Supergravity, M theory and Cosmology

TL;DR

This paper surveys attempts to reconcile cosmology with supergravity and M/string theory. It identifies a universal mass-quantization relation in extended supergravities with de Sitter vacua, predicting ultralight scalars of order $m \sim H$ and exploring implications for cosmology. It then presents D-brane constructions that reproduce hybrid inflation dynamics (P-term inflation) and analyzes several brane realizations (D4/D6, D3/D7) with Fayet-Iliopoulos terms driving, stabilizing moduli, and concluding in SUSY vacua.

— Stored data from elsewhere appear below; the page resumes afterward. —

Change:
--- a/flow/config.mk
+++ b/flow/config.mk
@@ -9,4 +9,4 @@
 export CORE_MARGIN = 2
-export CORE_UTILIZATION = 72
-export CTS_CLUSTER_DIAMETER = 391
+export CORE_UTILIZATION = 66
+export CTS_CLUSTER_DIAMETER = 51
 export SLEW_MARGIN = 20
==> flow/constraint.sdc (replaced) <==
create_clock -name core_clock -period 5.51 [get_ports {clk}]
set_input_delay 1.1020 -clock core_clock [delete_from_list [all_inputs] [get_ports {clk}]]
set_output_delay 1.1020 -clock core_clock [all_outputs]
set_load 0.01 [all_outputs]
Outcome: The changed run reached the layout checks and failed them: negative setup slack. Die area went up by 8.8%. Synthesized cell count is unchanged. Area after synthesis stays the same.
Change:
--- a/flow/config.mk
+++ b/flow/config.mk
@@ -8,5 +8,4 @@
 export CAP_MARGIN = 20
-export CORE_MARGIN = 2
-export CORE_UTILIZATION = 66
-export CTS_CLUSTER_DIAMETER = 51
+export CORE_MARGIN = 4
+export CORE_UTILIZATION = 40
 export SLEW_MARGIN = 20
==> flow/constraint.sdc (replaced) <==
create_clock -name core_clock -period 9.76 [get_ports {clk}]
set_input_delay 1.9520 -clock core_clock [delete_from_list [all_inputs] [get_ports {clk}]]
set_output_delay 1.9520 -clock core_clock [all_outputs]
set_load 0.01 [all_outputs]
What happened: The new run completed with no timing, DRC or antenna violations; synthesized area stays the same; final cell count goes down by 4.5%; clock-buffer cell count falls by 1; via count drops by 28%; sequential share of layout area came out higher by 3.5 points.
Design cordic_sincos, start of the top module:
module cordic_sincos(
	input clk,
	input rst,
	input start,
	input [15:0] z0,
	output ready,
	output reg done,
	output [15:0] x,
	output [15:0] y
	);
Size: ~68 flip-flops, roughly 53 I/O pins, about 0.0063 sq mm of cells after synthesis.
export LEC_CHECK = 0
export ABC_AREA = 0
export CAP_MARGIN = 20
export CELL_PAD_IN_SITES_DETAIL_PLACEMENT = 0
export CORE_MARGIN = 10
export CORE_UTILIZATION = 47
export CTS_CLUSTER_DIAMETER = 364
export CTS_CLUSTER_SIZE = 100
export GPL_ROUTABILITY_DRIVEN = 0
export PLACE_DENSITY_LB_ADDON = 0.14
export SLEW_MARGIN = 15
export TNS_END_PERCENT = 85
create_clock -name core_clock -period 2.91 [get_ports {clk}]
run.sh (not shown) runs the stock make flow with config.mk's settings and CLKGATE_MAP_FILE=.
The first run reached the layout checks and failed them: negative setup slack.
==> next run, changes <==
- ABC_AREA: 0 -> not set
- CELL_PAD_IN_SITES_DETAIL_PLACEMENT: 0 -> not set
- CORE_MARGIN: 10 -> 2
- CORE_UTILIZATION: 47 -> 64
- CTS_CLUSTER_DIAMETER: 364 -> not set
- CTS_CLUSTER_SIZE: 100 -> not set
- GPL_ROUTABILITY_DRIVEN: 0 -> not set
- PLACE_DENSITY_LB_ADDON: 0.14 -> not set
- SLEW_MARGIN: 15 -> 20
- TNS_END_PERCENT: 85 -> not set
- clock period: 2.91 -> 3.65 ns (I/O delays scaled with it)
What happened: The new run finished with negative setup slack left; wire length is higher by a few percent; register-to-register slack gets better by 630 ps; utilization climbs by 18 points; setup slack gets better by 630 ps; clock skew barely changes; global-route usage rises by 16 points; via count climbs by a few percent; final area went down by a little under a tenth; sequential power decreases by about a fifth; non-clock buffer count fell by 51; sequential cell count does not change.

Starting RTL as in the previous note.
export LEC_CHECK = 0
export ABC_AREA = 0
export CAP_MARGIN = 35
export CELL_PAD_IN_SITES_GLOBAL_PLACEMENT = 0
export CORE_ASPECT_RATIO = 0.92
export CORE_MARGIN = 2
export CORE_UTILIZATION = 66
export CTS_CLUSTER_DIAMETER = 345
export CTS_CLUSTER_SIZE = 100
export GPL_TIMING_DRIVEN = 1
export MIN_ROUTING_LAYER = met1
export PLACE_DENSITY = 0.67
export SLEW_MARGIN = 20
export TNS_END_PERCENT = 40
create_clock -name core_clock -period 4.9 [get_ports {clk}]
The baseline finished with timing, DRC and antenna clean.
Change:
- ABC_AREA: 0 -> unset
- CELL_PAD_IN_SITES_GLOBAL_PLACEMENT: 0 -> unset
- CORE_ASPECT_RATIO: 0.92 -> unset
- CORE_UTILIZATION: 66 -> 40
- CTS_CLUSTER_DIAMETER: 345 -> unset
- CTS_CLUSTER_SIZE: 100 -> unset
- GPL_TIMING_DRIVEN: 1 -> 0
- MIN_ROUTING_LAYER: met1 -> unset
- PLACE_DENSITY: 0.67 -> unset
- TNS_END_PERCENT: 40 -> unset
- clock period: 4.9 -> 5.0 ns (I/O delays scaled with it)
What happened:
- cell count increases by 16%
- routed wire length increases by 24%
- utilization decreases by 25 points
- die size increases by 62%
- hold slack gets better by 0.011 ns
- worst setup slack gets worse by 0.021 ns
- cell area increases by 7.8%
- register-to-register slack gets worse by 0.02 ns

== v48 ==
Starting RTL as in the previous note.
==> flow/config.mk <==
export PLATFORM = sky130hd
export DESIGN_NAME = cordic_sincos
export DESIGN_NICKNAME = cordic_sincos
export VERILOG_FILES = /design/flow/design.v
export SDC_FILE = /design/flow/constraint.sdc
export NUM_CORES = 4
export LEC_CHECK = 0
export ABC_AREA = 0
export CAP_MARGIN = 20
export CORE_ASPECT_RATIO = 0.5
export CORE_MARGIN = 2
export CORE_UTILIZATION = 47
export CTS_CLUSTER_DIAMETER = 209
export CTS_CLUSTER_SIZE = 99
export SETUP_SLACK_MARGIN = 1.34
export SLEW_MARGIN = 20
export TNS_END_PERCENT = 15
==> flow/constraint.sdc <==
create_clock -name core_clock -period 5.0 [get_ports {clk}]
set_input_delay 1.0000 -clock core_clock [delete_from_list [all_inputs] [get_ports {clk}]]
set_output_delay 1.0000 -clock core_clock [all_outputs]
set_load 0.01 [all_outputs]
v48 | stages: all done | timing, DRC, antenna: all pass
What v3 does differently from v48 at the input level:
Settings: SETUP_SLACK_MARGIN: 1.34 -> unset; CORE_UTILIZATION: 47 -> 67.
--- outcome ---
- Any difference in critical path's largest stage delay between v48 and v3 is small enough to ignore.
- Summary of the comparison: total non-filler cell area in the finished layout is lower in v3, relative to v48.
- Looking at worst setup path endpoint, the dp.xmod.x[15]$_SDFFE_PP0P_ result is from v48; the dp.ymod.y[15]$_SDFFE_PP0P_ one comes from v3.
- v3 ended up with a higher overall routing resource usage than v48 did.
Input changes introduced in v5 (baseline for comparison: v3):
Settings: swapping 67 for 47 in CORE_UTILIZATION; swapping 0 for 1 in ABC_AREA.
Summary of the comparison: via total after detailed routing is higher in v5, relative to v3.
[compare] base=v3 new=v5: area after synthesis shows an increase of 200 um2, clock network power share shows an increase of 4.0 points, share of power burned in combinational logic shows a reduction of 4.4 points.
Comparing v3 with v5, the area taken by flip-flops and latches came out essentially unchanged.
Compared with v3, v5 shows a global-route usage that is 8.2 points lower.
v5 ended with more simple-gate share of the synthesized area than v3.
The worst-case setup margin in the final layout number comes out higher for v5 vs v3.
Where wire length is concerned, v3 is better than v5.
--- input diff v5..v37 ---
Settings: CORE_UTILIZATION now 40, was 47; CTS_CLUSTER_DIAMETER now 225, was 209; ABC_AREA no longer set, was 1.
Results
- v5 has a lower detailed-routed wire length on met2 than v37.
- Measured against each other, v5 and v37 differ in core box area, the higher figure coming from v37.
- In the flow results for v5 and v37, the pin count of the biggest net entering global routing is larger on v5.
- For the synthesized net count, v37 came in about 20% lower than v5 did.
- Met2 demand-to-capacity share in global routing (higher): v5
- In terms of final RePlAce weighted congestion, v5 and v37 differ only marginally.
- The lower utilization after layout of v5 and v37 is in v37.
- v5 → v37: setup slack of the worst register-to-register path now sits lower, worst hold slack rose by 0.022 ns, synthesized cell count lost 203.
- Routed via count: v37 lower than v5
[inputs] v17 vs v37
Settings: CTS_CLUSTER_DIAMETER no longer set, was 225; CTS_CLUSTER_SIZE no longer set, was 99; CORE_UTILIZATION now 11, was 40; CORE_ASPECT_RATIO no longer set, was 0.5; TNS_END_PERCENT no longer set, was 15; the clock period (ns, I/O delays scaled along) now 7.7, was 5.0.
[summary]
- Per the comparison of v17 with v37, global-route wire length before repair went up 11%; post-layout utilization of the core went down 33 points; combinational power went down about 34%; final critical-path required period went up 0.67 ns; number of placed instances, taps included went up 538.
- v17 against v37; post-route total power is down by more than a quarter.
- Relative contribution of sequential cells to total power delta (v17 -> v37): insignificant
- v17 ends up with a portion of the clock cycle consumed by the worst path in the final layout that is 24 points lower than in v37.
- [compare] base=v37 new=v17: buffers plus inverters on the worst setup path fell 1; sum of met3 wire segment lengths after detailed routing fell 0.71%; overall via count from detail_route fell 21.
No activity file was given, so power comes from the tool's default toggle rates.
job 3612:
Design circ, start of the top module:
module circ(clk, reset, pushin, Xin, Rin, pushout, Yout);
input clk,reset,pushin;
input [23:0] Xin,Rin;
output pushout;
output [23:0] Yout;
reg [23:0] Xl,Rl;
reg V1;
reg [47:0] X2,R2,diff,Diff;
reg V2;
reg V3;
reg [24:0] res;
reg [26:0] rv;
always @(posedge(clk) or posedge(reset)) begin
  if(reset) begin
    V1<=0;
    Xl<=0;
    Rl<=0;
  end else begin
    V1<= pushin;
    Xl<= Xin;
    Rl<= Rin;
  end
end
always @(posedge(clk) or posedge(reset)) begin
  if(reset) begin
    V2 <= 0;
    X2 <= 0;
    R2 <= 0;
  end else begin
    V2 <= V1;
    X2 <= Xl*Xl;
    R2 <= Rl*Rl;
  end
end
always @(posedge(clk) or posedge(reset)) begin
 if(reset) begin
  V3 <= 0;
  Diff <= 0;
 end else begin
  V3 <= V2;
  Diff <= R2-X2;
 end
end
integer ix;
always @(*) begin
 res=0;
 rv=0;
 diff=Diff;
 for(ix=0; ix < 24; ix=ix+1) begin 
   rv = { rv[24:0], diff[47:46] };
   diff={ diff[45:0],2'b0};
   if( { 1'b0,res[23:0],2'b1 } <= rv ) begin
     rv=rv - { 1'b0,res[23:0],2'b1 };
     res = { res[23:0],1'b1 };
   end else res= { res[23:0],1'b0 };
 end
end
assign pushout=V3;
assign Yout = res[23:0];
endmodule
Settings: LEC_CHECK=0, ABC_AREA=1, CAP_MARGIN=20, CELL_PAD_IN_SITES_DETAIL_PLACEMENT=0, CORE_MARGIN=2, CORE_UTILIZATION=72, CTS_CLUSTER_DIAMETER=216, GPL_TIMING_DRIVEN=1, PLACE_DENSITY=0.64, SETUP_SLACK_MARGIN=-2.0, SLEW_MARGIN=30; clock period 45.5 ns.
run.sh (not shown) runs the stock make flow with config.mk's settings and CLKGATE_MAP_FILE=.
5_1_grt: job 3612 exited with error
Input changes introduced in job 3400 (baseline for comparison: job 3612):
# job 3612
export LEC_CHECK = 0
export ABC_AREA = 1
export CAP_MARGIN = 20
export CELL_PAD_IN_SITES_DETAIL_PLACEMENT = 0
export CORE_MARGIN = 2
export CORE_UTILIZATION = 72
export CTS_CLUSTER_DIAMETER = 216
export GPL_TIMING_DRIVEN = 1
export PLACE_DENSITY = 0.64
export SETUP_SLACK_MARGIN = -2.0
export SLEW_MARGIN = 30
create_clock -name core_clock -period 45.5 [get_ports {clk}]
# job 3400
export LEC_CHECK = 0
export CAP_MARGIN = 20
export CORE_MARGIN = 2
export CORE_UTILIZATION = 71
export SLEW_MARGIN = 20
create_clock -name core_clock -period 50.0 [get_ports {clk}]
==> comparison <==
Job 3400 never completed; the flow aborted with a tool error in 5_1_grt. When the final numbers for job 3612 and job 3400 were put side by side, the buffers inserted during post-CTS setup optimization turned out to be smaller in job 3612. Compared job 3612 against job 3400; boundary pin count within noise. In the reports for job 3612 and job 3400, the smaller proportion of synthesized area in mux cells belongs to job 3612. In the tables for job 3612 and job 3400, complex-gate fraction of the synthesized area reads higher with job 3400. Width of the die was lower in job 3400 than in job 3612.
Modified inputs, job 3203 compared to job 3400
# job 3400
export LEC_CHECK = 0
export CAP_MARGIN = 20
export CORE_MARGIN = 2
export CORE_UTILIZATION = 71
export SLEW_MARGIN = 20
create_clock -name core_clock -period 50.0 [get_ports {clk}]
# job 3203
export LEC_CHECK = 0
export ABC_AREA = 1
export CAP_MARGIN = 20
export CORE_MARGIN = 2
export CORE_UTILIZATION = 60
export SLEW_MARGIN = 20
create_clock -name core_clock -period 61.5 [get_ports {clk}]
==> comparison <==
- In summary, job 3203 completed successfully, with a layout that passed the timing, DRC and antenna checks.
- When job 3203 is set beside job 3400, its standard-cell row count turns out to be 15 larger.
- On number of post-CTS setup repair buffers, the lower figure sits with job 3203, not job 3400.
- Job 3400 -> job 3203: total I/O pin count delta 0, exact match
- Total standard cell area after synthesis on job 3203 is up relative to job 3400.
- When job 3203 is set beside job 3400, its simple-gate portion of the synthesized area turns out to be 11 points larger.
- Max average cell area after synthesis across job 3400 and job 3203: job 3400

Finally, it extends to M-theory compactifications on four-folds with G-fluxes to realize a cosmological evolution with Coulomb and Higgs phases, anomaly cancellation, and a noncommutative instanton interpretation. The work highlights how these string/M-theory structures can inform early- and late-time cosmology and outlines remaining open questions.

Abstract

We discuss some recent attempts to reconcile cosmology with supergravity and M/string theory. First of all, we point out that in extended supergravities the scalar masses are quantized in terms of the cosmological constant in de Sitter vacua: the eigenvalues of the Casimir operator 3 m^2/Λtake integer values. For the current value of the cosmological constant extended supergravities predict ultra light scalars with the mass of the order of Hubble constant, 10^{-33} eV. This may have interesting consequences for cosmology. Turning our attention to cosmological implications of M/string theory, we present a possibility to use string theory D-brane constructions to reproduce the main features of hybrid inflation. We stress an important role played by Fayet-Iliopoulos terms responsible for the positive contribution to the potentials and stabilization of moduli.

Figures (7)

• Figure 1: Cosmological potential with Fayet-Iliopoulos term; notice the dS valley is classically flat; it is lifted by a one-loop correction, corresponding to the one-loop potential between branes. In this figure the valley is along the $|\Phi_3|$ axis; the orthogonal direction is a line passing through the origin of the complex $\Phi_2$ plane and we have put $|\Phi_1|=0$. Notice there is no $\bf{Z}_2$ symmetry of the ground state, it is just a cross section of the full $U(1)$ symmetry corresponding to the phase of the complex $\Phi_2$ field.
• Figure 2: Cosmological potential without Fayet-Iliopoulos term.
• Figure 3: Brane configuration evolution. a) For $\phi\neq 0$, supersymmetry is broken and D4-D6 experience an attractive force. b) At the bifurcation point, a complex scalar in the hypermultiplet becomes massless; when we overshoot tachyon instability forms, taking the system to a zero energy ground state shown in c) .
• Figure 4: The D3/D7 "cosmological" system. The 3-3 strings give rise to the ${\mathcal{N}}=2$ vector multiplet, the 7-3 strings to the hypermultiplet and the worldvolume gauge field ${\mathcal{F}}$ to the FI terms of the $D=4$ gauge theory.
• Figure 5: The "snowman" fibration of the $K3\times K3$ four-fold. The crosses indicate points on the ${\mathbb C}P^1$ basis at which the fibre tori degenerate. In the orbifold limit of the 'top' K3 there will be four such points.